تداخل متقابل بین اتوفاژی، تنش اکسایشی و پاسخ التهابی
Abstract
1- Introduction
2- Unfolded protein response signaling pathway
3- ER stress regulates autophagy and mitochondrial and lysosomal dysfunction in cancer
4- ER stress-mediated oxidative stress and inflammatory responses in cancer
5- Conclusion
References
Abstract
The endoplasmic reticulum (ER) acts as a moving organelle with many important cellular functions. As the ER lacks sufficient nutrients under pathological conditions leading to uncontrolled protein synthesis, aggregation of unfolded/misfolded proteins in the ER lumen causes the unfolded protein response (UPR) to be activated. Chronic ER stress produces endogenous or exogenous damage to cells and activates UPR, which leads to impaired intracellular calcium and redox homeostasis. The UPR is capable of recognizing the accumulation of unfolded proteins in the ER. The protein response enhances the ability of the ER to fold proteins and causes apoptosis when the function of the ER fails to return to normal. In different malignancies, ER stress can effectively induce the occurrence of autophagy in cells because malignant tumor cells need to re-use their organelles to maintain growth. Autophagy simultaneously counteracts ER stress-induced ER expansion and has the effect of enhancing cell viability and non-apoptotic death. Oxidative stress also affects mitochondrial function of important proteins through protein overload. Mitochondrial reactive oxygen species (ROS) are produced by calcium-enhanced ER release. The accumulation of toxic substances in ER and mitochondria in mitochondria destroys basic organelle function. It is known that sustained ER stress can also trigger an inflammatory response through the UPR pathway. Inflammatory response is thought to be associated with tumor development. This review discusses the emerging links between UPR responses and autophagy, oxidative stress, and inflammatory response signals in ER stress, as well as the potential development of targeting this multifaceted signaling pathway in various cancers.
Introduction
The endoplasmic reticulum (ER) is an organelle that forms a large membrane-like structure in its cytoplasm. The membranous structure of ER has a series of functions such as folding of newly synthesized proteins, maintenance of calcium homeostasis and phospholipid synthesis, and regulation of intracellular signaling pathways [1–3]. The structure of ER can be divided into a nuclear envelope domain, which is integrated in rough ER, and an ER domain for the synthesis of ribosomes. It also contains membranes, Golgi, vacuoles, mitochondria, peroxisomes, late endosomes and lysosomes, which act to promote lipid transfer to the membrane for calcium signal transmission [4]. ER is primarily used to transport and integrate proteins (secreted and membrane proteins, respectively), helping them to fold and transport (extracellular or cell membranes), lipid biosynthesis and maintenance of calcium homeostasis.
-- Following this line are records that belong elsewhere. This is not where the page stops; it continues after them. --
--- flow/design.v ---
`timescale 1ns/1ps
module menu_navigator (
    input  wire         clk,
    input  wire         rst_n,
    input  wire         btn_cancel,              
    input  wire         btn_left,                
    input  wire         btn_right,               
    input  wire         btn_select,              
    input  wire         system_ready,
    input  wire         brewing_active,
    input  wire         error_present,
    input  wire [3:0]   warning_count,
    input  wire [3:0]   error_count,
    input  wire         recipe_valid,
    input  wire         can_make_coffee,
    input  wire         temp_ready,
    input  wire         pressure_ready,
    input  wire [31:0]  hours_since_service,
    input  wire [31:0]  days_since_service,
    output reg [3:0]    current_menu_state,
    output reg [2:0]    selected_coffee_type,
    output reg [2:0]    selected_drink_type,
    output reg [1:0]    selected_size,
    output reg [1:0]    selected_maint_option,
    output reg          start_brewing_cmd,
    output reg          enter_settings_mode,
    output reg          enter_maintenance_mode,
    output reg          manual_check_requested,
    output reg          display_refresh
);
    parameter STATE_SPLASH = 4'd0;
    parameter STATE_CHECK_ERRORS = 4'd1;
    parameter STATE_COFFEE_SELECT = 4'd2;
    parameter STATE_DRINK_SELECT = 4'd3;
    parameter STATE_SIZE_SELECT = 4'd4;
    parameter STATE_CONFIRM = 4'd5;
    parameter STATE_BREWING = 4'd6;
    parameter STATE_COMPLETE = 4'd7;
    parameter STATE_SETTINGS = 4'd8;
    parameter STATE_ERROR = 4'd9;
    parameter STATE_INSUFFICIENT = 4'd10;
    parameter STATE_ABORT_CONFIRM = 4'd11;
    parameter STATE_MAINTENANCE = 4'd12;
    parameter STATE_MAINT_OPTIONS = 4'd13;
    parameter STATE_MAINT_VIEW_ERRORS = 4'd14;
    parameter STATE_MAINT_MANUAL_CHECK = 4'd15;
    parameter DRINK_BLACK_COFFEE = 3'd0;
    parameter DRINK_ESPRESSO = 3'd1;
    parameter DRINK_LATTE = 3'd2;
    parameter DRINK_MOCHA = 3'd3;
    parameter DRINK_AMERICANO = 3'd4;
    parameter NUM_DRINKS = 3'd5;
    parameter SIZE_8OZ = 2'd0;
    parameter SIZE_12OZ = 2'd1;
    parameter SIZE_16OZ = 2'd2;
    parameter NUM_SIZES = 2'd3;
    parameter COFFEE_BIN0 = 3'd0;
    parameter COFFEE_BIN1 = 3'd1;
    parameter NUM_COFFEE_BINS = 3'd2;
    parameter MAINT_VIEW_ERRORS = 2'd0;
    parameter MAINT_MANUAL_CHECK = 2'd1;
    parameter MAINT_SERVICE_TIME = 2'd2;
    parameter MAINT_EXIT = 2'd3;
    parameter NUM_MAINT_OPTIONS = 2'd4;
    parameter DEBOUNCE_TIME = 20;
    parameter DEBOUNCE_CYCLES = (DEBOUNCE_TIME * 50_000);
    parameter COMBO_HOLD_CYCLES = 32'd2_500_000;   
    parameter INSUFFICIENT_TIMEOUT = 500_000_000;
    reg btn_cancel_db;
    reg btn_left_db;
    reg btn_right_db;
    reg btn_select_db;
    reg btn_cancel_prev, btn_left_prev, btn_right_prev, btn_select_prev;
    wire btn_cancel_pressed, btn_left_pressed, btn_right_pressed, btn_select_pressed;
    reg [19:0] debounce_cnt_cancel;
    reg [19:0] debounce_cnt_left;
    reg [19:0] debounce_cnt_right;
    reg [19:0] debounce_cnt_select;
    reg [31:0] combo_timer;
    reg combo_active;
    reg [3:0] next_menu_state;
    reg state_changed;
    reg [31:0] insufficient_timer;
    reg [3:0] return_state;
    reg brewing_has_started;
    always @(posedge clk or negedge rst_n) begin
        if (!rst_n) begin
            debounce_cnt_cancel <= 0;
            btn_cancel_db <= 1'b0;
        end else begin
            if (btn_cancel == btn_cancel_db) begin
                debounce_cnt_cancel <= 0;
            end else if (debounce_cnt_cancel >= DEBOUNCE_CYCLES - 1) begin
                btn_cancel_db <= btn_cancel;
                debounce_cnt_cancel <= 0;
            end else begin
                debounce_cnt_cancel <= debounce_cnt_cancel + 1;
            end
        end
    end
    always @(posedge clk or negedge rst_n) begin
        if (!rst_n) begin
            debounce_cnt_left <= 0;
            btn_left_db <= 1'b0;
        end else begin
            if (btn_left == btn_left_db) begin
                debounce_cnt_left <= 0;
            end else if (debounce_cnt_left >= DEBOUNCE_CYCLES - 1) begin
                btn_left_db <= btn_left;
                debounce_cnt_left <= 0;
            end else begin
                debounce_cnt_left <= debounce_cnt_left + 1;
            end
        end
    end
    always @(posedge clk or negedge rst_n) begin
        if (!rst_n) begin
            debounce_cnt_right <= 0;
            btn_right_db <= 1'b0;
        end else begin
            if (btn_right == btn_right_db) begin
                debounce_cnt_right <= 0;
            end else if (debounce_cnt_right >= DEBOUNCE_CYCLES - 1) begin
                btn_right_db <= btn_right;
                debounce_cnt_right <= 0;
            end else begin
                debounce_cnt_right <= debounce_cnt_right + 1;
            end
        end
    end
    always @(posedge clk or negedge rst_n) begin
        if (!rst_n) begin
            debounce_cnt_select <= 0;
            btn_select_db <= 1'b0;
        end else begin
            if (btn_select == btn_select_db) begin
                debounce_cnt_select <= 0;
            end else if (debounce_cnt_select >= DEBOUNCE_CYCLES - 1) begin
                btn_select_db <= btn_select;
                debounce_cnt_select <= 0;
            end else begin
                debounce_cnt_select <= debounce_cnt_select + 1;
            end
        end
    end
    always @(posedge clk or negedge rst_n) begin
        if (!rst_n) begin
            btn_cancel_prev <= 1'b0;
            btn_left_prev <= 1'b0;
            btn_right_prev <= 1'b0;
            btn_select_prev <= 1'b0;
        end else begin
            btn_cancel_prev <= btn_cancel_db;
            btn_left_prev <= btn_left_db;
            btn_right_prev <= btn_right_db;
            btn_select_prev <= btn_select_db;
        end
    end
    assign btn_cancel_pressed = btn_cancel_db && !btn_cancel_prev;
    assign btn_left_pressed = btn_left_db && !btn_left_prev;
    assign btn_right_pressed = btn_right_db && !btn_right_prev;
    assign btn_select_pressed = btn_select_db && !btn_select_prev;
    always @(posedge clk or negedge rst_n) begin
        if (!rst_n) begin
            combo_timer <= 0;
            combo_active <= 1'b0;
        end else begin
            if ((btn_left_db || btn_right_db) && btn_select_db) begin
                if (combo_timer >= COMBO_HOLD_CYCLES - 1) begin
                    combo_active <= 1'b1;
                    combo_timer <= 0;
                end else begin
                    combo_timer <= combo_timer + 1;
                    combo_active <= 1'b0;
                end
            end else begin
                combo_timer <= 0;
                combo_active <= 1'b0;
            end
        end
    end
    always @(posedge clk or negedge rst_n) begin
        if (!rst_n) begin
            insufficient_timer <= 0;
        end else begin
            if (current_menu_state == STATE_INSUFFICIENT) begin
                insufficient_timer <= insufficient_timer + 1;
            end else begin
                insufficient_timer <= 0;
            end
        end
    end
    always @(posedge clk or negedge rst_n) begin
        if (!rst_n) begin
            return_state <= STATE_CONFIRM;
        end else begin
            if (current_menu_state != STATE_INSUFFICIENT && 
                next_menu_state == STATE_INSUFFICIENT) begin
                return_state <= current_menu_state;
            end
        end
    end
    always @(posedge clk or negedge rst_n) begin
        if (!rst_n) begin
            brewing_has_started <= 1'b0;
        end else begin
            if (current_menu_state != STATE_BREWING) begin
                brewing_has_started <= 1'b0;   
            end else if (brewing_active) begin
                brewing_has_started <= 1'b1;   
            end
        end
    end
    always @(*) begin
        next_menu_state = current_menu_state;
        case (current_menu_state)
            STATE_SPLASH: begin
                if (combo_active) begin
                    next_menu_state = STATE_MAINTENANCE;
                end else if (btn_select_pressed && !error_present) begin
                    next_menu_state = STATE_CHECK_ERRORS;
                end
            end
					STATE_CHECK_ERRORS: begin
						 if (combo_active) begin
							  next_menu_state = STATE_MAINTENANCE;
						 end else if (error_present && error_count > 0) begin
							  next_menu_state = STATE_CHECK_ERRORS;
						 end else if (warning_count > 0 && btn_select_pressed) begin
							  next_menu_state = STATE_COFFEE_SELECT;
						 end else if (!error_present && !warning_count && pressure_ready && can_make_coffee) begin
							  next_menu_state = STATE_COFFEE_SELECT;
						 end else if (btn_cancel_pressed) begin
							  next_menu_state = STATE_SPLASH;
						 end
					end
            STATE_COFFEE_SELECT: begin
                if (combo_active) begin
                    next_menu_state = STATE_MAINTENANCE;
                end else if (btn_select_pressed) begin
                    next_menu_state = STATE_DRINK_SELECT;
                end else if (btn_cancel_pressed) begin
                    next_menu_state = STATE_SPLASH;
                end
            end
            STATE_DRINK_SELECT: begin
                if (combo_active) begin
                    next_menu_state = STATE_MAINTENANCE;
                end else if (btn_select_pressed) begin
                    next_menu_state = STATE_SIZE_SELECT;
                end else if (btn_cancel_pressed) begin
                    next_menu_state = STATE_COFFEE_SELECT;
                end
            end
            STATE_SIZE_SELECT: begin
                if (combo_active) begin
                    next_menu_state = STATE_MAINTENANCE;
                end else if (btn_select_pressed) begin
                    next_menu_state = STATE_CONFIRM;
                end else if (btn_cancel_pressed) begin
                    next_menu_state = STATE_DRINK_SELECT;
                end
            end
            STATE_CONFIRM: begin
                if (combo_active) begin
                    next_menu_state = STATE_MAINTENANCE;
                end else if (btn_select_pressed) begin
                    if (recipe_valid) begin
                        next_menu_state = STATE_BREWING;
                    end else begin
                        next_menu_state = STATE_INSUFFICIENT;
                    end
                end else if (btn_cancel_pressed) begin
                    next_menu_state = STATE_SIZE_SELECT;
                end
            end
            STATE_INSUFFICIENT: begin
                if (insufficient_timer >= INSUFFICIENT_TIMEOUT - 1) begin
                    next_menu_state = return_state;
                end else if (btn_cancel_pressed) begin
                    next_menu_state = return_state;
                end
            end
            STATE_BREWING: begin
                if (btn_cancel_pressed) begin
                    next_menu_state = STATE_ABORT_CONFIRM;
                end else if (!brewing_active && brewing_has_started) begin
                    next_menu_state = STATE_COMPLETE;
                end
            end
            STATE_ABORT_CONFIRM: begin
                if (btn_select_pressed) begin
                    next_menu_state = STATE_SPLASH;
                end else if (btn_cancel_pressed) begin
                    next_menu_state = STATE_BREWING;
                end
            end
            STATE_COMPLETE: begin
                if (btn_select_pressed || btn_cancel_pressed || 
                    btn_left_pressed || btn_right_pressed) begin
                    next_menu_state = STATE_SPLASH;
                end
            end
            STATE_ERROR: begin
                if (combo_active) begin
                    next_menu_state = STATE_MAINTENANCE;
                end else if (!error_present && can_make_coffee) begin
                    next_menu_state = STATE_SPLASH;
                end else if (btn_cancel_pressed) begin
                    next_menu_state = STATE_SPLASH;
                end
            end
            STATE_SETTINGS: begin
                if (btn_cancel_pressed) begin
                    next_menu_state = STATE_SPLASH;
                end
            end
            STATE_MAINTENANCE: begin
                next_menu_state = STATE_MAINT_OPTIONS;
            end
            STATE_MAINT_OPTIONS: begin
                if (btn_select_pressed) begin
                    case (selected_maint_option)
                        MAINT_VIEW_ERRORS:   next_menu_state = STATE_MAINT_VIEW_ERRORS;
                        MAINT_MANUAL_CHECK:  next_menu_state = STATE_MAINT_MANUAL_CHECK;
                        MAINT_SERVICE_TIME:  next_menu_state = STATE_MAINT_VIEW_ERRORS;
                        MAINT_EXIT:          next_menu_state = STATE_SPLASH;
                    endcase
                end else if (btn_cancel_pressed) begin
                    next_menu_state = STATE_SPLASH;
                end
            end
            STATE_MAINT_VIEW_ERRORS: begin
                if (btn_cancel_pressed) begin
                    next_menu_state = STATE_MAINT_OPTIONS;
                end
            end
            STATE_MAINT_MANUAL_CHECK: begin
                if (btn_select_pressed) begin
                    next_menu_state = STATE_MAINT_OPTIONS;
                end else if (btn_cancel_pressed) begin
                    next_menu_state = STATE_MAINT_OPTIONS;
                end
            end
            default: begin
                next_menu_state = STATE_SPLASH;
            end
        endcase
    end
    always @(posedge clk or negedge rst_n) begin
        if (!rst_n) begin
            current_menu_state <= STATE_SPLASH;
            state_changed <= 1'b0;
        end else begin
            state_changed <= (current_menu_state != next_menu_state);
            current_menu_state <= next_menu_state;
        end
    end
    always @(posedge clk or negedge rst_n) begin
        if (!rst_n) begin
            selected_coffee_type <= COFFEE_BIN0;
        end else begin
            if (current_menu_state == STATE_COFFEE_SELECT) begin
                if (btn_left_pressed) begin
                    if (selected_coffee_type == 0) begin
                        selected_coffee_type <= NUM_COFFEE_BINS - 1;
                    end else begin
                        selected_coffee_type <= selected_coffee_type - 1;
                    end
                end else if (btn_right_pressed) begin
                    if (selected_coffee_type >= NUM_COFFEE_BINS - 1) begin
                        selected_coffee_type <= 0;
                    end else begin
                        selected_coffee_type <= selected_coffee_type + 1;
                    end
                end
            end
        end
    end
    always @(posedge clk or negedge rst_n) begin
        if (!rst_n) begin
            selected_drink_type <= DRINK_BLACK_COFFEE;
        end else begin
            if (current_menu_state == STATE_DRINK_SELECT) begin
                if (btn_left_pressed) begin
                    if (selected_drink_type == 0) begin
                        selected_drink_type <= NUM_DRINKS - 1;
                    end else begin
                        selected_drink_type <= selected_drink_type - 1;
                    end
                end else if (btn_right_pressed) begin
                    if (selected_drink_type >= NUM_DRINKS - 1) begin
                        selected_drink_type <= 0;
                    end else begin
                        selected_drink_type <= selected_drink_type + 1;
                    end
                end
            end
        end
    end
    always @(posedge clk or negedge rst_n) begin
        if (!rst_n) begin
            selected_size <= SIZE_12OZ;
        end else begin
            if (current_menu_state == STATE_SIZE_SELECT) begin
                if (btn_left_pressed) begin
                    if (selected_size == 0) begin
                        selected_size <= NUM_SIZES - 1;
                    end else begin
                        selected_size <= selected_size - 1;
                    end
                end else if (btn_right_pressed) begin
                    if (selected_size >= NUM_SIZES - 1) begin
                        selected_size <= 0;
                    end else begin
                        selected_size <= selected_size + 1;
                    end
                end
            end
        end
    end
    always @(posedge clk or negedge rst_n) begin
        if (!rst_n) begin
            selected_maint_option <= MAINT_VIEW_ERRORS;
        end else begin
            if (current_menu_state == STATE_MAINT_OPTIONS) begin
                if (btn_left_pressed) begin
                    if (selected_maint_option == 0) begin
                        selected_maint_option <= NUM_MAINT_OPTIONS - 1;
                    end else begin
                        selected_maint_option <= selected_maint_option - 1;
                    end
                end else if (btn_right_pressed) begin
                    if (selected_maint_option >= NUM_MAINT_OPTIONS - 1) begin
                        selected_maint_option <= 0;
                    end else begin
                        selected_maint_option <= selected_maint_option + 1;
                    end
                end
            end
        end
    end
    always @(posedge clk or negedge rst_n) begin
        if (!rst_n) begin
            start_brewing_cmd <= 1'b0;
            enter_settings_mode <= 1'b0;
            enter_maintenance_mode <= 1'b0;
            manual_check_requested <= 1'b0;
            display_refresh <= 1'b0;
        end else begin
            start_brewing_cmd <= (current_menu_state == STATE_CONFIRM && 
                                 next_menu_state == STATE_BREWING);
            enter_settings_mode <= (current_menu_state == STATE_SETTINGS);
            enter_maintenance_mode <= (current_menu_state == STATE_MAINTENANCE ||
                                       current_menu_state == STATE_MAINT_OPTIONS ||
                                       current_menu_state == STATE_MAINT_VIEW_ERRORS ||
                                       current_menu_state == STATE_MAINT_MANUAL_CHECK);
            manual_check_requested <= (current_menu_state == STATE_MAINT_MANUAL_CHECK && 
                                      btn_select_pressed);
            display_refresh <= state_changed;
        end
    end
endmodule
In protein translation, ER is also a site that modifies N-linked glycosylation and is closely related to cellular signaling pathways [5–7]. For example, advanced ER stress hepatocytes have the function of reducing drug toxicity; the secreted proteins are synthesized in large amounts by abundant ER in other cells, and detoxification is exerted; sarcoplasmic reticulum as another special form of ER is more intramuscular cells in Exercise contraction and relaxation play a role [8]. Once the homeostasis is destroyed, the protein cannot be properly folded, including lack of molecular chaperone or cellular energy, as well as Ca2+ deficiency, redox environmental damage, protein variation and disulfide bond reduction [9]. Eukaryotic cells respond rapidly to ER dysfunction through a series of adaptive pathways called ER stress. And activate the unfolded protein reaction (UPR) [10,11].